Intel created quite a buzz in the computer world yesterday with the launch of its latest processor and chipset solution for the mobile market. Unlike other Intel mobile solutions, the Pentium M processor, 855PM chipset, and PRO/Wireless 2100 network card are pieces of hardware designed from the ground up to be mobile-only solutions. The products run at a fraction of the power required to run their desktop equivalents and provide additional speed to boot.

Intel's new mobile technology was quickly adopted by major OEMs to produce notebooks with form factors and battery life previously not possible. Yesterday we examined new notebook solutions from Dell, IBM, and FIC, each of which brings to the table at least three hours and forty five minutes of battery life in systems that weigh, at the most, 7 pounds and go down in weight to 4.5 pounds. The Pentium M processor is ushering in a new era in mobile computing and Intel is to thank.

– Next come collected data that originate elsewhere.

### src/rtl/core/windowed_rms_envelope_assert.svh
// Assertion macros used by the windowed RMS envelope RTL.
// No dependencies; included inside module bodies.
`ifndef WINDOWED_RMS_ENVELOPE_ASSERT_SVH
`define WINDOWED_RMS_ENVELOPE_ASSERT_SVH

// Same-cycle implication, disabled during reset.
`define WRE_ASSERT_SAME(label, clk, rst_n, ante, cons) \
	label: assert property (@(posedge clk) disable iff (!rst_n) (ante) |-> (cons)) \
		else $error("windowed_rms_envelope check failed");

// Next-cycle implication, disabled during reset.
`define WRE_ASSERT_NEXT(label, clk, rst_n, ante, cons) \
	label: assert property (@(posedge clk) disable iff (!rst_n) (ante) |=> (cons)) \
		else $error("windowed_rms_envelope check failed");

`endif

### src/rtl/core/wre_pkg.sv
// Shared types, codes and sample conversion for the windowed RMS envelope.
// No dependencies.
package wre_pkg;

	localparam int SAMPLE_W = 32;
	localparam int Q23_W    = 24;
	localparam int ACC_W    = 56;
	localparam int FRAME_W  = 20;
	localparam int LEVEL_W  = 24;
	localparam int CFG_W    = 20;
	localparam int CFG_IDX_W = 2;
	localparam int MONO_SUM_W = 27;

	localparam logic [1:0] CMD_FRAME = 2'd0;
	localparam logic [1:0] CMD_FLUSH = 2'd1;
	localparam logic [1:0] CMD_CLEAR = 2'd2;

	localparam logic [CFG_IDX_W-1:0] REG_FORMAT   = 2'd0;
	localparam logic [CFG_IDX_W-1:0] REG_CHANNELS = 2'd1;
	localparam logic [CFG_IDX_W-1:0] REG_WINDOW   = 2'd2;

	localparam logic [2:0] FMT_F32 = 3'd0;
	localparam logic [2:0] FMT_S16 = 3'd1;
	localparam logic [2:0] FMT_S32 = 3'd2;
	localparam logic [2:0] FMT_S24 = 3'd3;
	localparam logic [2:0] FMT_U8  = 3'd4;

	localparam logic [2:0]         FORMAT_RST   = FMT_F32;
	localparam logic [3:0]         CHANNELS_RST = 4'd2;
	localparam logic [FRAME_W-1:0] WINDOW_RST   = 20'd4410;

	typedef struct packed {
		logic [1:0]          cmd;
		logic [SAMPLE_W-1:0] sample_ch0;
		logic [SAMPLE_W-1:0] sample_ch1;
		logic [SAMPLE_W-1:0] sample_ch2;
		logic [SAMPLE_W-1:0] sample_ch3;
		logic [SAMPLE_W-1:0] sample_ch4;
		logic [SAMPLE_W-1:0] sample_ch5;
		logic [SAMPLE_W-1:0] sample_ch6;
		logic [SAMPLE_W-1:0] sample_ch7;
	} in_item_t;

	typedef struct packed {
		logic [LEVEL_W-1:0] rms_level;
		logic [LEVEL_W-1:0] peak_level;
		logic [LEVEL_W-1:0] window_number;
		logic               partial_window;
	} out_item_t;

	typedef struct packed {
		logic load;
		logic clear;
		logic conv;
		logic sum;
		logic div_mono;
		logic div_window;
		logic square;
		logic acc;
		logic root;
		logic emit;
		logic partial;
	} wre_cmd_t;

	typedef struct packed {
		logic div_done;
		logic root_done;
		logic close;
		logic held_zero;
		logic out_free;
	} wre_status_t;

	// Raw sample to signed Q1.23; float truncates toward zero and saturates.
	function automatic logic signed [Q23_W-1:0] to_q23(
		input logic [SAMPLE_W-1:0] raw,
		input logic [2:0]          fmt
	);
		logic [7:0]        ex;
		logic [22:0]       man;
		logic [7:0]        sh;
		logic [Q23_W-1:0]  mag;
		logic signed [Q23_W-1:0] res;
		ex  = raw[30:23];
		man = raw[22:0];
		sh  = 8'd127 - ex;
		mag = '0;
		res = '0;
		case (fmt)
			FMT_F32: begin
				if (ex == 8'hFF && man != '0) begin
					res = '0;
				end else if (ex >= 8'd127) begin
					res = raw[31] ? 24'sh800000 : 24'sh7FFFFF;
				end else if (ex == 8'd0) begin
					res = '0;
				end else begin
					mag = (sh >= 8'd24) ? '0 : ({1'b1, man} >> sh[4:0]);
					res = raw[31] ? -$signed(mag) : $signed(mag);
				end
			end
			FMT_S16: res = $signed({raw[15:0], 8'h00});
			FMT_S32: res = $signed(raw[31:8]);
			FMT_S24: res = $signed(raw[23:0]);
			FMT_U8:  res = $signed({~raw[7], raw[6:0], 16'h0000});
			default: res = '0;
		endcase
		return res;
	endfunction

endpackage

The rest of the mobile market did not sit quiet and let Intel receive all the praise given to the direction mobile computing is headed. Leveraging off the launch of the Intel Pentium M processor and the attention that the mobile market has gotten because of it, both ATI and NVIDIA are announcing new mobile graphics processors today. The solutions that the companies are offering range from a new integrated chipset solution for the Pentium 4 and Pentium 4-M processor to ultra high performance DX9 mobile parts.

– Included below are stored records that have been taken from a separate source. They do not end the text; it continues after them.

## config.mk

```make
export PLATFORM = sky130hd
export DESIGN_NAME = annotation_color_to_label_unary_top_flat
export DESIGN_NICKNAME = d
export VERILOG_FILES = /design/src/hdl/acl_pkg.sv /design/src/hdl/acl_if.sv /design/src/hdl/acl_ctrl.sv /design/src/hdl/acl_dpath.sv /design/src/hdl/annotation_color_to_label_unary_top.sv /design/src/flat_wrapper.sv
export SDC_FILE = /design/constraint.sdc
export NUM_CORES = 1
export LEC_CHECK = 0
export BUFFER_PORTS_ARGS = -buffer_cell sky130_fd_sc_hd__buf_2
export CAP_MARGIN = 20
export CELL_PAD_IN_SITES_DETAIL_PLACEMENT = 1
export CELL_PAD_IN_SITES_GLOBAL_PLACEMENT = 1
export CORE_UTILIZATION = 40
export CTS_CLUSTER_SIZE = 25
export DETAILED_ROUTE_END_ITERATION = 10
export HOLD_SLACK_MARGIN = 0.12
export PLACE_DENSITY_LB_ADDON = 0.3
export SETUP_SLACK_MARGIN = 0.2
export SYNTH_ARGS = -nofsm -noshare
export SYNTH_HDL_FRONTEND = slang
export SYNTH_SLANG_ARGS = --single-unit
```

## constraint.sdc

```tcl
create_clock -name clk_i -period 8.2 [get_ports clk_i]
set_input_delay 1.23 -clock clk_i [delete_from_list [all_inputs] [get_ports clk_i]]
set_output_delay 1.23 -clock clk_i [all_outputs]
set_load 0.03 [all_outputs]
```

Today, only one day after Intel's Centrino/Pentium M launch, we will be taking a brief look at 4 new mobile solutions from ATI and 2 new solutions from NVIDIA. This review is more of a technology preview than a full mobile chip review due to the fact that no notebook solutions available currently use any of these products. You may notice that some other sites are supplying benchmark numbers for the ATI and NVIDIA products. These numbers were recorded off a desktop system with a desktop version of the mobile graphics chip at the helm and are thus not necessarily representative of final notebook performance. Expect to see full reviews of these 6 chips in a month or two as production scales up and vendors begin incorporating the new solutions.